Delle acque sgorgheranno nel deserto e dei torrenti nei luoghi solitari
Isaia 35, 6

Chi ha sete, venga; chi vuole, prenda in dono dell’acqua della vita
Apocalisse 22, 17

L’acqua è simbolo di vita. Siamo fatti d’acqua quasi all’80 per cento. Da sempre i primi agglomerati umani si sono formati vicino ad un fiume. Se non c’è l’acqua niente può crescere, ma bastano poche gocce d’acqua per far rivivere un deserto. Ci sono semi capaci di resistere anche 10 anni nella siccità nell’attesa di ricevere poche gocce di pioggia e fiorire. La guerra per l’acqua può essere molto più feroce della guerra per il petrolio.
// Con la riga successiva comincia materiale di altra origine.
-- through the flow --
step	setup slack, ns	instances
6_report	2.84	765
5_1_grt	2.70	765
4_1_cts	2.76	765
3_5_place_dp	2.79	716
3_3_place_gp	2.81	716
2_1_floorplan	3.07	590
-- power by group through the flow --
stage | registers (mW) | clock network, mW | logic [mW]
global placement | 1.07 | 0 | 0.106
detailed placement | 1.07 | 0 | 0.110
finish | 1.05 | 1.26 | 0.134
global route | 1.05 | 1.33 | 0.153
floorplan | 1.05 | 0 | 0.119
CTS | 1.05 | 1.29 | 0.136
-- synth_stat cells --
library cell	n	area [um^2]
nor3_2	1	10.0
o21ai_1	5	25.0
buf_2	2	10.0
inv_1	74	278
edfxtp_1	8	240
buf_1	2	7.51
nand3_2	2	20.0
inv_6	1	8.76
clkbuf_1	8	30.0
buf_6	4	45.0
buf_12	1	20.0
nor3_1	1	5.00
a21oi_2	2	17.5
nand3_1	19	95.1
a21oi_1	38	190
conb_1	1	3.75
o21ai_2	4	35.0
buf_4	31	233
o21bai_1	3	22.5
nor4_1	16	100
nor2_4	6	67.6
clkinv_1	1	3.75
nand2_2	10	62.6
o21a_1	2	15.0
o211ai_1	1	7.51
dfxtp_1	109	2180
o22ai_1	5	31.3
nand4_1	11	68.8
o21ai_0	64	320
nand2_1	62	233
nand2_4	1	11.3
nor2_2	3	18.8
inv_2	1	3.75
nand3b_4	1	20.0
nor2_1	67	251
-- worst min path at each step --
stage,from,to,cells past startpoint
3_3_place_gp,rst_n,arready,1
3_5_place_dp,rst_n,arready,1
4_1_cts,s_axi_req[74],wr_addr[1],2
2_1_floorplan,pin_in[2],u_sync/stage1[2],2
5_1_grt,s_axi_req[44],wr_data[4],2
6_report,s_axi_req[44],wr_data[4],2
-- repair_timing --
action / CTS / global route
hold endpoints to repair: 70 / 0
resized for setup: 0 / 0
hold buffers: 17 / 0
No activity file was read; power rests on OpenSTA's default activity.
## src/pkg/t16_map.vh

```
// register map, field positions and fixed values of the 16-bit timer
// assumes an 8-bit i/o bus with a 6-bit address from the processor core
`ifndef T16_MAP_VH
`define T16_MAP_VH

// ------------------------------------------------------------
// i/o locations
// ------------------------------------------------------------
`define T16_ADR_CTRL_A     6'h00
`define T16_ADR_CTRL_B     6'h01
`define T16_ADR_CNT_LO     6'h02
`define T16_ADR_CNT_HI     6'h03
`define T16_ADR_CAP_LO     6'h04
`define T16_ADR_CAP_HI     6'h05
`define T16_ADR_IRQ_MASK   6'h06
`define T16_ADR_IRQ_FLAG   6'h07
`define T16_ADR_CMP_CTRL   6'h08

// ------------------------------------------------------------
// fields
// ------------------------------------------------------------
`define T16_A_WGM_LO       1:0
`define T16_B_CS           2:0
`define T16_B_WGM_HI       4:3
`define T16_B_EDGE         6
`define T16_B_FILTER       7
`define T16_CMP_CAPSEL     2
`define T16_BIT_CAPTURE    5
`define T16_BIT_OVERFLOW   7

// ------------------------------------------------------------
// clock select codes and prescaler taps
// ------------------------------------------------------------
`define T16_CS_STOP        3'h0
`define T16_CS_DIV1        3'h1
`define T16_CS_DIV8        3'h2
`define T16_CS_DIV64       3'h3
`define T16_CS_DIV256      3'h4
`define T16_CS_DIV1024     3'h5
`define T16_CS_EXT_FALL    3'h6
`define T16_CS_EXT_RISE    3'h7
`define T16_PS_WIDTH       10
`define T16_PS_DIV8        10'h007
`define T16_PS_DIV64       10'h03F
`define T16_PS_DIV256      10'h0FF
`define T16_PS_DIV1024     10'h3FF

// ------------------------------------------------------------
// counting values
// ------------------------------------------------------------
`define T16_BOTTOM         16'h0000
`define T16_MAX            16'hFFFF
`define T16_TOP_8BIT       16'h00FF
`define T16_TOP_9BIT       16'h01FF
`define T16_TOP_10BIT      16'h03FF
`define T16_ONE            16'h0001
`define T16_RESET_BYTE     8'h00
`define T16_FILTER_LEN     4

`endif

```

## src/design/t16_filter.v

```verilog
// noise filter in front of the capture edge detector
// assumes its input is already synchronised to sys_clk
`timescale 1ns/10ps
module t16_filter #(
  parameter LEN = 4
) (
  input  wire sys_clk,
  input  wire rstn,
  input  wire enable,
  input  wire sample,
  output reg  level
);

  reg [LEN-1:0] history;

  // ------------------------------------------------------------
  // sample history and output
  // ------------------------------------------------------------
  // runs on the undivided clock so the prescaler never stretches it
  always @(posedge sys_clk or negedge rstn) begin
    if (!rstn) begin
      history <= {LEN{1'b0}};
      level   <= 1'b0;
    end else begin
      history <= {history[LEN-2:0], sample};
      if (!enable) begin
        level <= sample;
      end else if (&history) begin
        level <= 1'b1;
      end else if (~|history) begin
        level <= 1'b0;
      end
    end
  end

endmodule // t16_filter

```

## src/design/t16_timer.v

```verilog
// 16-bit timer/counter with input capture and shared high-byte register
// assumes a processor core on an 8-bit i/o bus, one access per cycle
//
// What this block does
// - three-bit clock select in control b picks internal or external tick
// - each tick counts up or down by one, or clears, per mode
// - bottom flags counter at zero, top flags end of count sequence
// - low byte access moves upper byte via holding register; upper reaches holder
// - clock select zero stops counting; processor access still works
// - processor counter write beats a same-cycle clear or count
// - four-bit waveform mode, split over control a and b, sets sequence
// - overflow flag set where the mode says, may request an interrupt
// - selected edge on the trigger copies the counter into capture value
// - capture flag set with the copy; interrupt when enable bit is one
// - capture flag clears on interrupt service or writing one to it
// - capture low read loads holder; later upper read returns holder
// - capture value writable only in modes using it as top
// - comparator capture select picks comparator output as trigger
// - filter and edge detector keep running but capture is blocked when capture value defines top
// - filter output changes only after four equal new samples
// - filter enabled in control b, runs on system clock, adds four cycles
// - every new capture overwrites the capture value
// - driving the capture pin from port logic can trigger a capture
// - one holding register serves every 16-bit register here
// - counter reaches maximum at 0xFFFF whatever the mode top
`timescale 1ns/10ps
`include "t16_map.vh"
module t16_timer (
  input  wire       sys_clk,
  input  wire       rstn,
  input  wire [5:0] io_addr,
  input  wire       io_wr,
  input  wire       io_rd,
  input  wire [7:0] io_wdata,
  output reg  [7:0] io_rdata,
  input  wire       capture_input_pin,
  input  wire       comparator_output,
  input  wire       external_count_pin,
  input  wire       capture_irq_ack,
  input  wire       overflow_irq_ack,
  output reg        capture_irq,
  output reg        overflow_irq,
  output reg        at_top,
  output reg        at_bottom
);

  reg  [7:0]  timer_control_a;
  reg  [7:0]  timer_control_b;
  reg  [7:0]  comparator_ctrl_status;
  reg  [7:0]  irq_mask;
  reg  [15:0] count_value;
  reg  [15:0] capture_value;
  reg  [7:0]  holding;
  reg         count_down;
  reg         capture_flag;
  reg         overflow_flag;
  reg  [`T16_PS_WIDTH-1:0] prescale;
  reg  [1:0]  pin_sync;
  reg  [1:0]  cmp_sync;
  reg  [1:0]  ext_sync;
  reg         ext_prev;
  reg         filt_prev;
  wire        filt_level;
  wire [3:0]  waveform_mode_field;
  wire [2:0]  clock_source_select;
  wire [15:0] top_value;
  reg         timer_tick;
  reg  [15:0] next_count;
  reg         next_down;
  reg         ovf_event;
  reg         next_capture_flag;
  reg         next_overflow_flag;
  wire        cnt_write;
  wire        cap_write;
  wire        flag_write;
  wire        capture_enabled;
  wire        edge_seen;
  wire        capture_event;

  // ------------------------------------------------------------
  // mode decoding
  // ------------------------------------------------------------
  function cap_is_top;
    input [3:0] mode;
    begin
      cap_is_top = (mode == 4'h8) || (mode == 4'hA) ||
                   (mode == 4'hC) || (mode == 4'hE);
    end
  endfunction

  function dual_slope;
    input [3:0] mode;
    begin
      dual_slope = (mode == 4'h1) || (mode == 4'h2) || (mode == 4'h3) ||
                   (mode == 4'h8) || (mode == 4'hA);
    end
  endfunction

  function [15:0] top_of;
    input [3:0]  mode;
    input [15:0] cap;
    begin
      case (mode)
        4'h1, 4'h5: top_of = `T16_TOP_8BIT;
        4'h2, 4'h6: top_of = `T16_TOP_9BIT;
        4'h3, 4'h7: top_of = `T16_TOP_10BIT;
        4'h8, 4'hA, 4'hC, 4'hE: top_of = cap;
        // compare-register tops live outside this block
        default: top_of = `T16_MAX;
      endcase
    end
  endfunction

  assign waveform_mode_field = {timer_control_b[`T16_B_WGM_HI],
                                timer_control_a[`T16_A_WGM_LO]};
  assign clock_source_select = timer_control_b[`T16_B_CS];
  assign top_value = top_of(waveform_mode_field, capture_value);

  // ------------------------------------------------------------
  // access strobes
  // ------------------------------------------------------------
  assign cnt_write  = io_wr && (io_addr == `T16_ADR_CNT_LO);
  assign cap_write  = io_wr && (io_addr == `T16_ADR_CAP_LO) &&
                      cap_is_top(waveform_mode_field);
  assign flag_write = io_wr && (io_addr == `T16_ADR_IRQ_FLAG);

  // ------------------------------------------------------------
  // synchronisers and prescaler
  // ------------------------------------------------------------
  // first stages feed only the second stages
  always @(posedge sys_clk or negedge rstn) begin
    if (!rstn) begin
      pin_sync <= 2'h0;
      cmp_sync <= 2'h0;
      ext_sync <= 2'h0;
      ext_prev <= 1'b0;
      prescale <= {`T16_PS_WIDTH{1'b0}};
    end else begin
      pin_sync <= {pin_sync[0], capture_input_pin};
      cmp_sync <= {cmp_sync[0], comparator_output};
      ext_sync <= {ext_sync[0], external_count_pin};
      ext_prev <= ext_sync[1];
      prescale <= prescale + {{(`T16_PS_WIDTH-1){1'b0}}, 1'b1};
    end
  end

  always @* begin
    case (clock_source_select)
      `T16_CS_STOP:     timer_tick = 1'b0;
      `T16_CS_DIV1:     timer_tick = 1'b1;
      `T16_CS_DIV8:     timer_tick = (prescale[2:0] == `T16_PS_DIV8);
      `T16_CS_DIV64:    timer_tick = (prescale[5:0] == `T16_PS_DIV64);
      `T16_CS_DIV256:   timer_tick = (prescale[7:0] == `T16_PS_DIV256);
      `T16_CS_DIV1024:  timer_tick = (prescale == `T16_PS_DIV1024);
      `T16_CS_EXT_FALL: timer_tick = ext_prev & ~ext_sync[1];
      `T16_CS_EXT_RISE: timer_tick = ~ext_prev & ext_sync[1];
      default:          timer_tick = 1'b0;
    endcase
  end

  // ------------------------------------------------------------
  // counter sequence
  // ------------------------------------------------------------
  always @* begin
    next_count = count_value;
    next_down  = count_down;
    ovf_event  = 1'b0;
    if (cnt_write) begin
      next_count = {holding, io_wdata};
    end else if (timer_tick) begin
      if (dual_slope(waveform_mode_field)) begin
        if (!count_down && (count_value >= top_value)) begin
          next_down  = 1'b1;
          next_count = count_value - `T16_ONE;
        end else if (count_down && (count_value == `T16_BOTTOM)) begin
          next_down  = 1'b0;
          next_count = count_value + `T16_ONE;
          ovf_event  = 1'b1;
        end else if (count_down) begin
          next_count = count_value - `T16_ONE;
        end else begin
          next_count = count_value + `T16_ONE;
        end
      end else begin
        next_down = 1'b0;
        // past a lowered top the count runs on to maximum and wraps
        if ((count_value == top_value) ||
            (count_value == `T16_MAX)) begin
          next_count = `T16_BOTTOM;
          ovf_event  = 1'b1;
        end else begin
          next_count = count_value + `T16_ONE;
        end
      end
    end
  end

  // ------------------------------------------------------------
  // capture trigger
  // ------------------------------------------------------------
  t16_filter #(
    .LEN (`T16_FILTER_LEN)
  ) u_filter (
    .sys_clk (sys_clk),
    .rstn    (rstn),
    .enable  (timer_control_b[`T16_B_FILTER]),
    .sample  (comparator_ctrl_status[`T16_CMP_CAPSEL] ?
              cmp_sync[1] : pin_sync[1]),
    .level   (filt_level)
  );

  assign capture_enabled = ~cap_is_top(waveform_mode_field);
  assign edge_seen = timer_control_b[`T16_B_EDGE] ?
                     (filt_level & ~filt_prev) :
                     (~filt_level & filt_prev);
  assign capture_event = capture_enabled & edge_seen;

  // ------------------------------------------------------------
  // flags
  // ------------------------------------------------------------
  // a new event in the clearing cycle keeps the flag set
  always @* begin
    next_capture_flag = capture_event | (capture_flag &
      ~(capture_irq_ack |
        (flag_write & io_wdata[`T16_BIT_CAPTURE])));
    next_overflow_flag = ovf_event | (overflow_flag &
      ~(overflow_irq_ack |
        (flag_write & io_wdata[`T16_BIT_OVERFLOW])));
  end

  // ------------------------------------------------------------
  // state registers
  // ------------------------------------------------------------
  always @(posedge sys_clk or negedge rstn) begin
    if (!rstn) begin
      count_value   <= `T16_BOTTOM;
      count_down    <= 1'b0;
      capture_value <= `T16_BOTTOM;
      capture_flag  <= 1'b0;
      overflow_flag <= 1'b0;
      capture_irq   <= 1'b0;
      overflow_irq  <= 1'b0;
      filt_prev     <= 1'b0;
      at_top        <= 1'b0;
      at_bottom     <= 1'b1;
    end else begin
      count_value  <= next_count;
      count_down   <= next_down;
      filt_prev    <= filt_level;
      capture_flag  <= next_capture_flag;
      overflow_flag <= next_overflow_flag;
      capture_irq  <= next_capture_flag &
                      irq_mask[`T16_BIT_CAPTURE];
      overflow_irq <= next_overflow_flag & irq_mask[`T16_BIT_OVERFLOW];
      at_top       <= (next_count == top_value);
      at_bottom    <= (next_count == `T16_BOTTOM);
      if (capture_event) begin
        capture_value <= count_value;
      end else if (cap_write) begin
        capture_value <= {holding, io_wdata};
      end
    end
  end

  // ------------------------------------------------------------
  // control registers and holding register
  // ------------------------------------------------------------
  always @(posedge sys_clk or negedge rstn) begin
    if (!rstn) begin
      timer_control_a        <= `T16_RESET_BYTE;
      timer_control_b        <= `T16_RESET_BYTE;
      comparator_ctrl_status <= `T16_RESET_BYTE;
      irq_mask               <= `T16_RESET_BYTE;
      holding                <= `T16_RESET_BYTE;
    end else begin
      if (io_wr) begin
        case (io_addr)
          `T16_ADR_CTRL_A:   timer_control_a <= io_wdata;
          `T16_ADR_CTRL_B:   timer_control_b <= io_wdata;
          `T16_ADR_CMP_CTRL: comparator_ctrl_status <= io_wdata;
          `T16_ADR_IRQ_MASK: irq_mask <= io_wdata;
          // one holder for every upper byte, so accesses overwrite it
          `T16_ADR_CNT_HI,
          `T16_ADR_CAP_HI:   holding <= io_wdata;
          default: ;
        endcase
      end else if (io_rd) begin
        case (io_addr)
          `T16_ADR_CNT_LO: holding <= count_value[15:8];
          `T16_ADR_CAP_LO: holding <= capture_value[15:8];
          default: ;
        endcase
      end
    end
  end

  // ------------------------------------------------------------
  // read data
  // ------------------------------------------------------------
  always @(posedge sys_clk or negedge rstn) begin
    if (!rstn) begin
      io_rdata <= `T16_RESET_BYTE;
    end else if (io_rd) begin
      case (io_addr)
        `T16_ADR_CTRL_A:   io_rdata <= timer_control_a;
        `T16_ADR_CTRL_B:   io_rdata <= timer_control_b;
        `T16_ADR_CNT_LO:   io_rdata <= count_value[7:0];
        `T16_ADR_CNT_HI,
        `T16_ADR_CAP_HI:   io_rdata <= holding;
        `T16_ADR_CAP_LO:   io_rdata <= capture_value[7:0];
        `T16_ADR_IRQ_MASK: io_rdata <= irq_mask;
        `T16_ADR_IRQ_FLAG: io_rdata <= {overflow_flag, 1'b0, capture_flag,
                                        5'h00};
        `T16_ADR_CMP_CTRL: io_rdata <= comparator_ctrl_status;
        default:           io_rdata <= `T16_RESET_BYTE;
      endcase
    end
  end

endmodule // t16_timer

```
File: config.mk
export PLATFORM = sky130hd
export DESIGN_NAME = scs_clock_select
export DESIGN_NICKNAME = d
export VERILOG_FILES = /design/src/verilog/scs_pkg.sv /design/src/verilog/scs_clock_select.sv
export VERILOG_INCLUDE_DIRS = /design/src /design/src/verilog
export SDC_FILE = /design/constraint.sdc
export NUM_CORES = 1
export LEC_CHECK = 0
export BUFFER_PORTS_ARGS = -buffer_cell sky130_fd_sc_hd__buf_2
export CORE_ASPECT_RATIO = 0.9
export CORE_MARGIN = 8
export CORE_UTILIZATION = 35
export DETAILED_ROUTE_END_ITERATION = 12
export MAX_ROUTING_LAYER = met4
export PLACE_DENSITY = 0.53
export SYNTH_ARGS = -nofsm -noshare
export SYNTH_HDL_FRONTEND = slang
export SYNTH_SLANG_ARGS = --single-unit
File: constraint.sdc
create_clock -name mclk -period 4.05 [get_ports mclk]
set_input_delay 0.2025 -clock mclk [delete_from_list [all_inputs] [get_ports mclk]]
set_output_delay 0.2025 -clock mclk [all_outputs]
set_load 0.02 [all_outputs]
File: src/verilog/scs_map.svh
// Register offsets, field positions, reset values and timing counts
`ifndef SCS_MAP_SVH
`define SCS_MAP_SVH

// ----------------------------------------
// Register offsets
// ----------------------------------------
`define SCS_EXT_CTRL_ADDR  8'hB1
`define SCS_INT_CTRL_ADDR  8'hB2

// ----------------------------------------
// Reset values
// ----------------------------------------
`define SCS_EXT_CTRL_RST   8'h00
`define SCS_INT_CTRL_RST   8'h14

// ----------------------------------------
// Internal control fields
// ----------------------------------------
`define SCS_INT_READY_BIT  4
`define SCS_INT_SEL_BIT    3
`define SCS_INT_ON_BIT     2
`define SCS_INT_DIV_HI     1
`define SCS_INT_DIV_LO     0

// ----------------------------------------
// External control fields
// ----------------------------------------
`define SCS_EXT_MODE_HI    6
`define SCS_EXT_MODE_LO    4
`define SCS_EXT_RANGE_HI   2
`define SCS_EXT_RANGE_LO   0

// ----------------------------------------
// Timing
// ----------------------------------------
`define SCS_CLK_MHZ        125
`define SCS_HF_START_NS    32
`define SCS_HF_START_CYC   ((`SCS_HF_START_NS*`SCS_CLK_MHZ+999)/1000)

`endif

File: src/verilog/scs_pkg.sv
// Types for the system clock source select block
package scs_pkg;

	// ----------------------------------------
	// External oscillator modes
	// ----------------------------------------
	typedef enum logic [2:0] {
		SCS_EXT_OFF0    = 3'h0,
		SCS_EXT_OFF1    = 3'h1,
		SCS_EXT_CMOS    = 3'h2,
		SCS_EXT_CMOS_D2 = 3'h3,
		SCS_EXT_RC_D2   = 3'h4,
		SCS_EXT_CAP_D2  = 3'h5,
		SCS_EXT_RSV0    = 3'h6,
		SCS_EXT_RSV1    = 3'h7
	} scs_ext_mode_t;

	// ----------------------------------------
	// Complete block state
	// ----------------------------------------
	typedef struct packed {
		logic          clk_sel;
		logic          hf_on;
		logic [1:0]    hf_div;
		logic          hf_ready;
		logic [2:0]    start_cnt;
		scs_ext_mode_t ext_mode;
		logic [2:0]    ext_range;
		logic [2:0]    div_cnt;
		logic          pin_q;
		logic          ext_half;
		logic          act_sel;
		logic [1:0]    act_div;
		logic          core_en;
		logic          pin_claim;
		logic [7:0]    rdata;
	} scs_state_t;

endpackage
Ci sono popolazioni che già la conoscono e la vivono sulla loro pelle. Viviamo in un Paese fortunato dove l’acqua è abbondante e costa poco. Molti di noi conoscono una fontana dove l’acqua è più buona e con molta pazienza andiamo a riempire le nostre bottiglie e la portiamo a casa sapendo di aver ricevuto così un bene prezioso. Gesù si paragona ad una fonte d’acqua viva, pronto a donarsi a chiunque abbia sete. Le fonti d’acqua hanno qualcosa di misterioso, non finiscono mai, scorrono continuamente e difficilmente si esauriscono. Attraverso Gesù abbiamo ricevuto un insegnamento nuovo e inestimabile. Non sempre siamo in grado di apprezzarlo, a volte lo sprechiamo come facciamo con l’acqua. Sappiamo che è abbondante, sempre presente e sottovalutiamo la sua importanza. Ricevere e comprendere ciò che Gesù ci ha voluto lasciare è come abbeverarci ad una fonte fresca dalla quale non solo troviamo sollievo dalla sete, ma un modo nuovo di vivere rinnovati dalla fede. La cosa straordinaria è che riceviamo gratuitamente tutto ciò. Basta accostarsi alla Parola di Dio e possiamo trovare una fonte di vita inesauribile che batte ogni elisir di giovinezza.